The paper examines safeguarding across:

  • England and Wales;

  • Scotland;

  • Northern Ireland;

  • European legal frameworks;

  • United Nations conventions and treaty systems;

  • Commonwealth jurisdictions;

  • and comparative public law principles.

It explores safeguarding in relation to:

  • family law;

  • criminal law;

  • public law;

  • housing law;

  • immigration law;

  • education law;

  • employment law;

  • healthcare regulation;

  • financial systems;

  • digital governance;

  • and institutional accountability.

The central argument is simple:

Safeguarding is not merely the prevention of immediate physical harm.

Safeguarding is the preservation of a person’s ability to survive, participate, remain visible, retain dignity, access justice, maintain autonomy, and exist safely within systems of power.

Where systems expose vulnerable people to procedural harm, coercive control, economic abuse, institutional blindness, evidential erasure, or structural abandonment, safeguarding has already failed.

SAFECHAIN™ proposes that safeguarding must evolve from fragmented policy language into a unified operational framework capable of identifying risk, preserving participation integrity, preventing institutional contradiction, and restoring accountability across interconnected systems.

INTRODUCTION

Modern safeguarding systems are built upon a paradox.

Institutions frequently claim to protect vulnerable individuals while simultaneously operating structures that intensify vulnerability.

A person may be recognised as vulnerable by one institution and disbelieved by another.

A survivor of domestic abuse may receive trauma recognition from a healthcare provider while simultaneously being subjected to retraumatising procedural environments in court.

A child identified as at risk by a school may remain unprotected because agencies fail to communicate effectively.

A financially abused individual may be recognised by a domestic abuse charity while continuing to suffer credit destruction, housing insecurity, and procedural disadvantage due to institutional fragmentation.

This contradiction reveals the central failure of safeguarding in the modern era:

Safeguarding systems frequently assess incidents rather than structures.

As a result, they often fail to identify:

  • cumulative harm;

  • procedural harm;

  • coercive systems;

  • economic entrapment;

  • participation impairment;

  • trauma physiology;

  • institutional silencing;

  • and structural invisibility.

Safeguarding has therefore become too narrow.

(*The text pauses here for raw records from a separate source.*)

<file path="src/rtl/pipe_ctrl_pkg.sv">
// Shared stall encodings, address types and stall-vector patterns for pipe_ctrl.
`timescale 1ns/1ps
package pipe_ctrl_pkg;
    typedef logic [1:0] StallBus;
    localparam StallBus Pass = 2'b00;
    localparam StallBus Hold = 2'b01;
    localparam StallBus Bubb = 2'b10;

    localparam int INST_ADDR_W = 32;
    typedef logic [INST_ADDR_W-1:0] InstAddrBus;
    localparam InstAddrBus ZeroWord = '0;

    typedef enum logic {RUN = 1'b0, PEND = 1'b1} state_e;

    typedef struct packed {
        StallBus pc;
        StallBus if_id;
        StallBus id_ex;
        StallBus ex_mem;
        StallBus mem_wb;
    } stall_vec_t;

    // Canonical stall patterns, one per scheduler decision
    localparam stall_vec_t SV_ALL_PASS = '{Pass, Pass, Pass, Pass, Pass};
    localparam stall_vec_t SV_ALL_BUBB = '{Bubb, Bubb, Bubb, Bubb, Bubb};
    localparam stall_vec_t SV_MEM_HOLD = '{Hold, Hold, Hold, Hold, Bubb};
    localparam stall_vec_t SV_REDIRECT = '{Pass, Bubb, Bubb, Pass, Pass};
    localparam stall_vec_t SV_LOAD_USE = '{Hold, Hold, Bubb, Pass, Pass};
    localparam stall_vec_t SV_FETCH    = '{Hold, Bubb, Pass, Pass, Pass};
endpackage

</file>
<file path="src/rtl/pipe_ctrl_perf.sv">
// Stall-cycle and redirect counters for pipe_ctrl; wrap at 2^CNT_W, cleared by rst.
`timescale 1ns/1ps
module pipe_ctrl_perf #(
    parameter int CNT_W = 32
) (
    input  logic             clk,
    input  logic             rst,
    input  logic             stall_i,
    input  logic             flush_i,
    output logic [CNT_W-1:0] stall_cnt_o,
    output logic [CNT_W-1:0] flush_cnt_o
);
    logic [CNT_W-1:0] stall_cnt_q, stall_cnt_d;
    logic [CNT_W-1:0] flush_cnt_q, flush_cnt_d;

    always_comb begin
        stall_cnt_d = stall_cnt_q + CNT_W'(stall_i);
        flush_cnt_d = flush_cnt_q + CNT_W'(flush_i);
    end

    always_ff @(posedge clk or posedge rst) begin
        if (rst) begin
            stall_cnt_q <= '0;
            flush_cnt_q <= '0;
        end else begin
            stall_cnt_q <= stall_cnt_d;
            flush_cnt_q <= flush_cnt_d;
        end
    end

    assign stall_cnt_o = stall_cnt_q;
    assign flush_cnt_o = flush_cnt_q;
endmodule

</file>
<file path="src/rtl/pipe_ctrl.sv">
// Stall/flush scheduler for the 5-stage pipeline; holds a redirect raised during a MEM stall.
// Optional perf counters are built when PIPE_CTRL_PERF_EN is defined.
`timescale 1ns/1ps
module pipe_ctrl
    import pipe_ctrl_pkg::*;
#(
    parameter int ADDR_W = 32,
    parameter int CNT_W  = 32
) (
    input  logic              clk,
    input  logic              rst,
    input  logic              req_if,
    input  logic              req_id,
    input  logic              req_mem,
    input  logic              branch_error_i,
    input  logic [ADDR_W-1:0] branch_npc_i,
    output logic [1:0]        stall_pc,
    output logic [1:0]        stall_if_id,
    output logic [1:0]        stall_id_ex,
    output logic [1:0]        stall_ex_mem,
    output logic [1:0]        stall_mem_wb,
    output logic              branch_error_o,
    output logic [ADDR_W-1:0] branch_npc_o,
    output logic [CNT_W-1:0]  perf_stall_cnt,
    output logic [CNT_W-1:0]  perf_flush_cnt
);
    state_e            state_q, state_d;
    logic [ADDR_W-1:0] npc_q, npc_d;
    stall_vec_t        sv;

    always_comb begin
        sv             = SV_ALL_PASS;
        branch_error_o = 1'b0;
        branch_npc_o   = '0;
        state_d        = state_q;
        npc_d          = npc_q;
        if (rst) begin
            sv = SV_ALL_BUBB;
        end else begin
            unique case (state_q)
                RUN: begin
                    if (req_mem) begin
                        sv = SV_MEM_HOLD;
                        // EX is frozen, so the redirect waits until MEM drains
                        if (branch_error_i) begin
                            npc_d   = branch_npc_i;
                            state_d = PEND;
                        end
                    end else if (branch_error_i) begin
                        sv             = SV_REDIRECT;
                        branch_error_o = 1'b1;
                        branch_npc_o   = branch_npc_i;
                    end else if (req_id) begin
                        sv = SV_LOAD_USE;
                    end else if (req_if) begin
                        sv = SV_FETCH;
                    end
                end
                PEND: begin
                    // The held EX instruction may re-raise branch_error_i; ignore it
                    if (req_mem) begin
                        sv = SV_MEM_HOLD;
                    end else begin
                        sv             = SV_REDIRECT;
                        branch_error_o = 1'b1;
                        branch_npc_o   = npc_q;
                        state_d        = RUN;
                        npc_d          = '0;
                    end
                end
                default: state_d = RUN;
            endcase
        end
    end

    always_ff @(posedge clk or posedge rst) begin
        if (rst) begin
            state_q <= RUN;
            npc_q   <= '0;
        end else begin
            state_q <= state_d;
            npc_q   <= npc_d;
        end
    end

    assign stall_pc     = sv.pc;
    assign stall_if_id  = sv.if_id;
    assign stall_id_ex  = sv.id_ex;
    assign stall_ex_mem = sv.ex_mem;
    assign stall_mem_wb = sv.mem_wb;

`ifdef PIPE_CTRL_PERF_EN
    pipe_ctrl_perf #(.CNT_W(CNT_W)) u_perf (
        .clk         (clk),
        .rst         (rst),
        .stall_i     (sv.pc != Pass),
        .flush_i     (branch_error_o),
        .stall_cnt_o (perf_stall_cnt),
        .flush_cnt_o (perf_flush_cnt)
    );
`else
    assign perf_stall_cnt = '0;
    assign perf_flush_cnt = '0;
`endif
endmodule

</file>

It is commonly treated as:

  • a compliance checklist;

  • a policy department;

  • a disclosure process;

  • a referral pathway;

  • or a reactive intervention after harm has already escalated.

This paper argues that safeguarding must instead be understood as a constitutional and operational duty to preserve human safety, dignity, participation, and continuity across systems.

DEFINING SAFEGUARDING

Traditional Definitions

In many jurisdictions, safeguarding is generally defined as:

  • protecting children and vulnerable adults from abuse, neglect, exploitation, or harm;

  • preventing risk;

  • promoting welfare;

  • and ensuring safe environments.

Examples include:

England and Wales

Under the Care Act 2014, safeguarding duties include protecting adults with care and support needs from abuse and neglect.

The Children Act 1989 and Children Act 2004 establish duties to safeguard and promote the welfare of children.

Scotland

The Adult Support and Protection (Scotland) Act 2007 focuses on adults at risk who are unable to safeguard themselves from harm.

European Union

The Charter of Fundamental Rights of the European Union protects dignity, equality, non-discrimination, and the rights of the child.

United Nations

The UN Convention on the Rights of the Child (UNCRC), Convention on the Elimination of All Forms of Discrimination Against Women (CEDAW), and Convention on the Rights of Persons with Disabilities (CRPD) all establish safeguarding-related obligations.

Commonwealth Jurisdictions

Many Commonwealth nations incorporate safeguarding obligations through constitutional rights, child protection statutes, anti-discrimination laws, domestic abuse legislation, and public law principles.

However, across jurisdictions, safeguarding definitions remain fragmented.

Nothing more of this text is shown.